## src/rtl/mul_seq_ctrl.sv

```systemverilog
// Multi-cycle shift-and-add multiplier controller for the calculator's multiply path.
// Accepts an operand pair on start/ready, iterates WIDTH cycles, then pulses done for one cycle.
module mul_seq_ctrl #(
  parameter int unsigned WIDTH = 4
) (
  input  logic               clk,
  input  logic               rst,
  input  logic               start,
  input  logic [WIDTH-1:0]   x,
  input  logic [WIDTH-1:0]   y,
  output logic               ready,
  output logic               busy,
  output logic               done,
  output logic [2*WIDTH-1:0] product,
  output logic [WIDTH-1:0]   result,
  output logic               overflow
);

  localparam int unsigned CW = (WIDTH > 1) ? $clog2(WIDTH) : 1;

  typedef enum logic [1:0] {
    S_IDLE = 2'd0,
    S_RUN  = 2'd1,
    S_DONE = 2'd2
  } state_t;

  state_t             r_state;
  logic [2*WIDTH-1:0] r_acc;
  logic [2*WIDTH-1:0] r_mcand;
  logic [WIDTH-1:0]   r_mplier;
  logic [CW-1:0]      r_cnt;
  logic [2*WIDTH-1:0] r_product;
  logic [WIDTH-1:0]   r_result;
  logic               r_overflow;

  // Accumulator value after this cycle's partial product; also the final product on the last RUN edge.
  logic [2*WIDTH-1:0] w_sum;
  assign w_sum = r_acc + (r_mplier[0] ? r_mcand : '0);

  always_ff @(posedge clk) begin
    if (rst) begin
      r_state    <= S_IDLE;
      r_acc      <= '0;
      r_mcand    <= '0;
      r_mplier   <= '0;
      r_cnt      <= '0;
      r_product  <= '0;
      r_result   <= '0;
      r_overflow <= 1'b0;
    end else begin
      case (r_state)
        S_IDLE: begin
          if (start) begin
            r_mcand  <= {{WIDTH{1'b0}}, x};
            r_mplier <= y;
            r_acc    <= '0;
            r_cnt    <= '0;
            r_state  <= S_RUN;
          end
        end
        S_RUN: begin
          r_acc    <= w_sum;
          r_mcand  <= r_mcand << 1;
          r_mplier <= r_mplier >> 1;
          r_cnt    <= r_cnt + CW'(1);
          if (r_cnt == CW'(WIDTH - 1)) begin
            r_product  <= w_sum;
            r_result   <= w_sum[WIDTH-1:0];
            r_overflow <= |w_sum[2*WIDTH-1:WIDTH];
            r_state    <= S_DONE;
          end
        end
        S_DONE: begin
          r_state <= S_IDLE;
        end
        default: begin
          r_state <= S_IDLE;
        end
      endcase
    end
  end

  assign ready    = (r_state == S_IDLE);
  assign busy     = (r_state == S_RUN) || (r_state == S_DONE);
  assign done     = (r_state == S_DONE);
  assign product  = r_product;
  assign result   = r_result;
  assign overflow = r_overflow;

endmodule

```

## config.mk

```make
export PLATFORM = sky130hd
export DESIGN_NAME = mul_seq_ctrl
export DESIGN_NICKNAME = d
export VERILOG_FILES = /design/src/rtl/mul_seq_ctrl.sv
export SDC_FILE = /design/constraint.sdc
export NUM_CORES = 1
export LEC_CHECK = 0
export ABC_AREA = 1
export BUFFER_PORTS_ARGS = -buffer_cell sky130_fd_sc_hd__clkbuf_2
export CAP_MARGIN = 5
export CORE_MARGIN = 1.5
export CORE_UTILIZATION = 55
export DETAILED_ROUTE_END_ITERATION = 8
export GPL_TIMING_DRIVEN = 0
export PLACE_DENSITY = 0.77
export SLEW_MARGIN = 20
export SYNTH_ARGS = -nofsm -noshare
export SYNTH_HDL_FRONTEND = slang
export SYNTH_SLANG_ARGS = --single-unit
```

## constraint.sdc

```tcl
create_clock -name clk -period 2.31 [get_ports clk]
set_clock_uncertainty 0.1 [all_clocks]
set_input_delay 0.231 -clock clk [delete_from_list [all_inputs] [get_ports clk]]
set_output_delay 0.231 -clock clk [all_outputs]
set_load 0.03 [all_outputs]
```

==> results of run 1 <==
[stage by stage]
step	setup WS [ns]	hold WS [ns]	total power, mW	instance area (um^2)	std cells
2_1_floorplan	0.3631	0.2897	0.8128	1829	265
3_3_place_gp	0.08999	0.3504	0.8688	2009	334
4_1_cts	0.04877	0.02932	1.198	2064	341
5_1_grt	0.02808	0.02903	1.264	2086	343
6_report	0.1591	0.02822	1.207	2086	343
3_5_place_dp	0.09766	0.3555	0.8731	2009	334
[worst max-delay path by stage]
stage                 from         end  slack, ns  cells after the start
2_1_floorplan  r_mplier[0]  product[4]       0.36                     14
3_3_place_gp   r_mplier[0]  product[4]       0.09                     14
3_5_place_dp   r_mplier[0]  product[4]        0.1                     14
4_1_cts        r_mplier[0]  product[4]       0.05                     14
5_1_grt        r_mplier[0]  product[4]       0.03                     14
6_report       r_mplier[0]  product[4]       0.16                     14
[tightest hold or removal path, stage by stage]
cell                       delay, ns
sky130_fd_sc_hd__clkbuf_2       0.08
sky130_fd_sc_hd__nand2_1        0.05
sky130_fd_sc_hd__a31oi_1        0.07
[what timing repair did]
action | 4_1_cts | 5_1_grt
resized for setup | 0 | 4
buffers inserted | 0 | 2
endpoints found under the setup margin | 0 | 2
[power groups by stage]
stage               Sequential [mW]  Combinational (mW)  Clock, mW
detailed placement            0.632               0.241          0
global route                  0.623               0.283      0.358
CTS                           0.619               0.242      0.337
finish                        0.620               0.254      0.334
floorplan                     0.627               0.186          0
global placement              0.631               0.238          0
[kinds of logic (layout without fill, tap and decap cells)]
family	after synthesis	in the layout	share of synthesized area, %
AOI/OAI and AO/OA	46	46	13.61
adders and majority gates	12	12	8.618
buffers and inverters	55	89	14.16
DFF	33	33	36.11
and+or+nand+nor	119	119	27.50
[sequential cells by signal (all words and copies together), names as in the netlist]
| name | flops |
|---|---|
| r_acc | 8 |
| r_state | 2 |
| r_mcand | 8 |
| r_cnt | 2 |
| r_mplier | 4 |
| product | 8 |
| overflow | 1 |
[metal layers]
metal  global-route usage, %  part of all wire (%)  vias to the layer above
met2                   38.25                    45                       41
met5                       0                     0                        -
met3                   7.463                   4.9                        7
met4                   9.627                   1.9                        0
li1                        -                     -                      897
met1                   32.37                    48                      770
[layout make-up]
type                    count  share of cell area (%)
well taps                  44                   2.639
multi-input cells         177                   43.61
repair buffers             27                   6.719
clock buffers               7                   2.639
plain buffers              13                   4.919
flip-flops and latches     33                   31.67
inverters                  42                   7.798
[placed cells by master (no fill, tap or decap), types with 4 or more instances in the layout]
| cell type | instances |
|---|---|
| sky130_fd_sc_hd__a31oi_1 | 6 |
| sky130_fd_sc_hd__buf_4 | 8 |
| sky130_fd_sc_hd__a21oi_1 | 19 |
| sky130_fd_sc_hd__o21ai_0 | 16 |
| sky130_fd_sc_hd__buf_6 | 4 |
| sky130_fd_sc_hd__nor2_1 | 18 |
| sky130_fd_sc_hd__inv_1 | 38 |
| sky130_fd_sc_hd__nand2_1 | 81 |
| sky130_fd_sc_hd__ha_1 | 11 |
| sky130_fd_sc_hd__clkbuf_2 | 25 |
| sky130_fd_sc_hd__dfxtp_1 | 33 |
| sky130_fd_sc_hd__clkbuf_4 | 5 |
| sky130_fd_sc_hd__nand3_1 | 13 |
[cell usage after synthesis (all sizes together)]
cell type / instances / area share, %
nor2: 20 / 4.9
fa: 1 / 1.1
buf: 11 / 4.9
ha: 11 / 7.5
or2: 1 / 0.34
a211oi: 1 / 0.41
o211ai: 1 / 0.41
nor3: 2 / 1.1
a21o: 2 / 0.82
nand4: 1 / 0.34
nand2: 82 / 17
nand3: 13 / 3.6
a31oi: 6 / 2.1
dfxtp: 33 / 36
o21ai: 16 / 4.4
clkbuf: 2 / 0.41
inv: 42 / 8.9
a21oi: 19 / 5.2
o22ai: 1 / 0.34
==> run summary, run 1 <==
The post-synthesis cell area came out at 1829 um^2. The initial cell density of the core is 58.95%. The accumulated negative setup slack is 0 ns. Setup violations remaining at the end of the flow were counted as 0. The first-pass GRT wire length is 6.637 mm.

Combinational cells account for around a fifth of the total power. From left edge to right edge, the die measures about 61 um. The count of yosys warnings during synthesis came out at 0. The setup slack of the worst register-to-register path is 0.16 ns. The tool flagged a number of max-cap violations equal to 0.

The number of clock buffers inserted by TritonCTS came out at 5. The count of hold buffers inserted by post-cts repair is 0. Routability-driven placement finished with a final weighted congestion of 0.8883. The per-instance average area after synthesis is 6.903 um^2. The number of antenna diodes in the final layout is 0. The clock slew seen by the registers of the worst setup and hold paths came out at 0.09 ns.

The overall via count from detail_route came out at about 1700. The most numerous cell type found on the critical path is sky130_fd_sc_hd__nand2_1. The number of nets handed over by synthesis was 288. The number of violations reported at the end of detailed-routing iteration 0 came out at 123. The total net switching power is 0.3708 mW. Counting cells, the worst reg-to-reg path comes to 14. The number of H-tree levels is 2. The critical path arrival came out at 2.34 ns. The total leakage power came out at 1.100 nW. In this run the most critical hold path is launched from y[0]. Clock latency on the worst-skew pair, taken at its later pin, is 0.34 ns. Cells with a size suffix above 1 make up 18.06% of the layout. The core region area came out at 3103 um^2. The HPWL reported at the end of detailed placement is between 2 and 3 mm.

Of the total power, the share spent switching nets is 30.72%. The flow ran to the end, and the final reports show no timing, DRC or antenna violations. The number of pins with negative max-slew slack in the final report is 0. The worst setup path is launched from a register. Cells fill 67.22% of the core in the end.

The area taken by flip-flops and latches came out at between 600 and 700 um^2. The startpoint identified for the worst register-to-register timing path is r_mplier[0]. The number of instances in the synthesized netlist is 265. The overall die height is between 60 and 70 um.

The clock sink count is 33. The flip-flop and latch count after synthesis came out at 33. Global routing finished with a remaining overflow of 0. The number of antenna violations at the first check in global routing came out at 0.

The final period utilization came out at 93.11%. The sequential element share of the synthesized area is 36.11%. The cell sitting at the root of the clock tree is a sky130_fd_sc_hd__clkbuf_4. The worst hold path was traced through 3 stages. The number of filler instances in the final layout came out at 299. The kind of cell with the highest combined delay on the critical path is simple AND/OR/NAND/NOR gates. The share of total power in the clock network came out at 27.6%.

Setup repair after global routing left no endpoint under its margin. For this run, the total global-route usage over all layers was measured as 24.69%. The number of global-route vias before repair came out at 1482. For the worst setup path, the data required time is 2.50 ns.

Dividing the detail-routed wire length by the instance count gives ~11 um. The classification of the worst setup path is register to register. The count of endpoints failing hold in the final timing report came to 0. The floorplan has 20 rows.

The number of top-level pins is 27. The minimum clock period is 2.151 ns. The path with the worst hold slack has its endpoint at r_mplier[0]. Walking the worst path, the cells encountered are buf_6, nand2_1, inv_1, ha_1, inv_1, fa_1, inv_2, nand2_1, nand2_1, nand3_1, nand2_1, nor2_1, or2_2, inv_1. The worst supply voltage drop on vdd is between 500 and 600 uV. The biggest cell delay along the critical path is ~0.40 ns. The worst setup path is captured at a register. The die covers approximately 3700 um^2. The largest individual stage delay along the critical path comes from the cell sky130_fd_sc_hd__fa_1. The detailed-router iteration count before antenna repair came out at 5. The mean number of vias per cell came out at around 5.0. The multi-input combinational cells in the finished layout cover a total of a little over 900 um^2. The tightest slew margin relative to the limit is about two thirds. The final wirelength came out at 3.914 mm. For this design the ratio of total power to cell area is 578.8 nW/um^2. The TritonCTS clock tree is built. The synthesis-to-layout area growth came out at 14.02%. Along the worst path, the maximum fanout reaches 5. The number of buffer and inverter instances along the worst setup path is 5.

The transition time at the pin with the least slew margin came out at 0.5291 ns. The design internal power came out at 0.8364 mW. The maximum number of pins on one net before global-route repair is 11. The worst register-to-register path ends at product[4]. The highest clock rate came out at 464.9 MHz. The count of distinct cell types in the synthesized netlist came out at 25.

The net count reported at finish is 322. The count of nets left with antenna violations after detail routing came out at 0. The maximum buffer depth of the clock tree came out at 2. The fraction of power consumed by sequential logic came out at 51.3%.

The number of design rule violations left after detail routing is 0. In this run the worst hold path is classified as input pin to register. The count of input and output buffers came out at 25.
(Power assumes the default switching activity.)
==> inputs of run 2 (changes only) <==
--- a/config.mk
+++ b/config.mk
@@ -8,6 +8,7 @@
 export ABC_AREA = 1
 export BUFFER_PORTS_ARGS = -buffer_cell sky130_fd_sc_hd__clkbuf_2
 export CAP_MARGIN = 5
+export CORE_ASPECT_RATIO = 1.5
 export CORE_MARGIN = 1.5
 export CORE_UTILIZATION = 55
 export DETAILED_ROUTE_END_ITERATION = 8
==> run summary, run 2 (synthesis gave the netlist of run 1 again) <==
The overall die area was 3688 um^2 (was 3681 um^2). The power per cell area is 622.0 nW/um^2 (was 578.8 nW/um^2). The number of pins with negative max-slew slack in the final report is 0 (unchanged). The number of filler instances in the final layout is 288 (was 299). The highest clock rate came out at 474.3 MHz (was 464.9 MHz). The routed wire length on met3 is 130 um (was 190 um). The post-CTS setup-driven buffer insertion count was 0 (unchanged). The data required time at the worst endpoint is 2.45 ns (was 2.50 ns). The net count reported at finish is 320 (was 322). The hold path depth is 3 (unchanged).

The leftover overflow at the end of global routing is 0 (unchanged). The count of input and output buffers is 25 (unchanged). The critical path arrival is 2.24 ns (was 2.34 ns).

The capturing element type of the critical path is a register (unchanged). Status: complete, no violations (unchanged). The count of hold buffers inserted by post-cts repair came out at 0 (unchanged). The area of the multi-input gates came out at 912.1 um^2 (was 909.6 um^2). The per-cell routed wire length came to 11.93 um (was 11.41 um). The number of top-level pins came out at 27 (unchanged). The clock sink count was 33 (unchanged). The first-pass GRT wire length came out at 6.962 mm (was 6.637 mm).

The number of H-tree levels is 2 (unchanged). The mean number of vias per cell is 4.988 (was 5.000). The maximum number of pins on one net before global-route repair is 11 (unchanged).

The worst hold margin came out at 0.08271 ns (was 0.02822 ns). The length of routed wiring on met1 is 1.643 mm (was 1.887 mm). The overall routing resource usage came out at 25.22% (was 24.69%). The number of global-route vias before repair is 1570 (was 1482). The antenna diode count was 0 (unchanged).

The worst reg2reg path depth is 14 (unchanged). The fraction of power consumed by combinational cells was 18.5% (was 21.0%). The share of total power in the clock network is 33.9% (was 27.6%). The total leakage power is 1.103 nW (was 1.100 nW). The highest metal layer with signal wires is met4 (unchanged). The worst hold-check path type is input pin to register (unchanged). The overall via count from detail_route is 1681 (was 1715). The largest fanout of any net on the critical path is 10 (was 5). The number of clock buffers inserted by TritonCTS came out at 5 (unchanged). The number of buffer and inverter instances along the worst setup path came out at 5 (unchanged). The number of setup violations in the final report was 0 (unchanged). The accumulated negative setup slack is 0 ns (unchanged).

The TritonCTS clock tree was built (unchanged). The count of endpoints failing hold in the final timing report came out at 0 (unchanged). The number of instances resized during post-cts repair came to 0 (unchanged). The area taken by flip-flops and latches came out at 660.6 um^2 (unchanged).

The cell row count is 25 (was 20). The classification of the worst setup path is register to register (unchanged). CP cell instances: buf_4, nand2_1, inv_1, ha_1, inv_1, fa_2, inv_2, nand2_1, nand2_1, nand3_1, nand2_1, nor2_1, or2_2, inv_1 (was buf_6, nand2_1, inv_1, ha_1, inv_1, fa_1, inv_2, nand2_1, nand2_1, nand3_1, nand2_1, nor2_1, or2_2, inv_1). The number of violations reported at the end of detailed-routing iteration 0 is 57 (was 123).

The total net switching power came out at 0.3818 mW (was 0.3708 mW). The count of nets left with antenna violations after detail routing is 0 (unchanged). The horizontal die dimension is 50.09 um (was 60.67 um).

Top library cells by usage in the layout, fill and taps aside: 81 x sky130_fd_sc_hd__nand2_1, 38 x sky130_fd_sc_hd__inv_1, 33 x sky130_fd_sc_hd__dfxtp_1 (unchanged). The core region area came out at 3159 um^2 (was 3103 um^2). The biggest cell delay along the critical path is 0.36 ns (was 0.40 ns).

The detailed-router iteration count before antenna repair is 4 (was 5). The setup slack of the worst register-to-register path is 0.20 ns (was 0.16 ns). The number of max-capacitance violations reported came out at 0 (unchanged). The fraction of power consumed by sequential logic came out at 47.6% (was 51.3%).

The synthesis-to-layout area growth is 14.57% (was 14.02%). The share of final-layout standard cells stronger than drive strength 1 came out at 17.85% (was 18.06%). The clock slew seen by the registers of the worst setup and hold paths came out at 0.07 ns (was 0.09 ns). The leading cell type in the layout, fill and taps excluded is sky130_fd_sc_hd__nand2_1 (unchanged).

The fraction of power spent switching nets was 29.29% (was 30.72%). The HPWL reported at the end of detailed placement came out at 3.027 mm (was 2.910 mm). The clock root buffer is sky130_fd_sc_hd__clkbuf_8 (was sky130_fd_sc_hd__clkbuf_4). The number of design rule violations left after detail routing is 0 (unchanged). The final wirelength is 4.020 mm (was 3.914 mm). The final period utilization came out at 91.26% (was 93.11%). The overall die height is 73.63 um (was 60.67 um). The element type at the critical path start is a register (unchanged). Unrepaired setup endpoints after global routing: no (unchanged). The tightest slew margin relative to the limit came out at 66.05% (was 64.73%).

The maximum buffer depth of the clock tree came out at 2 (unchanged). The cell at the slowest stage of the critical path was sky130_fd_sc_hd__fa_2 (was sky130_fd_sc_hd__fa_1). The worst supply voltage drop on vdd came out at 576.7 uV (was 528.3 uV). The kind of cell with the highest combined delay on the critical path is simple AND/OR/NAND/NOR gates (unchanged). The detailed route wirelength on metal2 came out at 2.101 mm (was 1.763 mm). The transition time at the pin with the least slew margin came out at 0.5092 ns (was 0.5291 ns). The final weighted congestion in routability-driven placement came out at 0.8325 (was 0.8883). The design internal power came to 0.9218 mW (was 0.8364 mW).

The minimum clock period is 2.108 ns (was 2.151 ns). The number of antenna violations at the first check in global routing came out at 0 (unchanged). The clock latency at the later pin of the worst-skew pair is 0.29 ns (was 0.34 ns).

The initial cell density of the core is 57.90% (was 58.95%). The instance count on the critical path came out at 14 (unchanged). The most common cell type on the critical path is sky130_fd_sc_hd__nand2_1 (unchanged).
run 2: cell count changes in the layout (fill, tap and decap cells not counted), sizes merged:
cell,change
buf,-2
run 2: per-stage QoR:
step / util, % / instance area (um^2) / setup WS (ns) / cells / total power [mW]
after CTS: 66.18 / 2091 / 0.08194 / 337 / 1.309
after detailed placement: 63.45 / 2004 / 0.1324 / 330 / 0.8729
after global placement: 63.45 / 2004 / 0.1236 / 330 / 0.8677
after global routing: 66.34 / 2096 / 0.03874 / 337 / 1.366
final: 66.34 / 2096 / 0.2018 / 337 / 1.304
after floorplan: - / 1829 / 0.3631 / 265 / 0.8128
run 2: layout make-up:
type                    instances  area share (%)
flip-flops and latches         33           31.52
repair buffers                 25           5.970
well taps                      40           2.388
inverters                      42           7.761
clock buffers                   7           4.119
plain buffers                  13           4.716
multi-input cells             177           43.52
run 2: power by group through the flow:
stage               registers [mW]  clock network (mW)  logic (mW)
floorplan                    0.627                   0       0.186
global placement             0.630                   0       0.238
detailed placement           0.632                   0       0.241
CTS                          0.620               0.446       0.243
global route                 0.624               0.470       0.273
finish                       0.620               0.442       0.241
run 2: path summary, 6_finish.rpt:
check	start	to
setup reg to reg	r_mplier[0]	product[4]
hold / removal	x[3]	r_mcand[3]
setup / recovery	r_mplier[0]	product[4]
hold reg to reg	r_mplier[1]	r_mplier[0]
----
## Brief
Please report every line of the listing that contains the string "assign".

## Result for this task
  assign w_sum = r_acc + (r_mplier[0] ? r_mcand : '0);
  assign ready    = (r_state == S_IDLE);
  assign busy     = (r_state == S_RUN) || (r_state == S_DONE);
  assign done     = (r_state == S_DONE);
  assign product  = r_product;
  assign result   = r_result;
  assign overflow = r_overflow;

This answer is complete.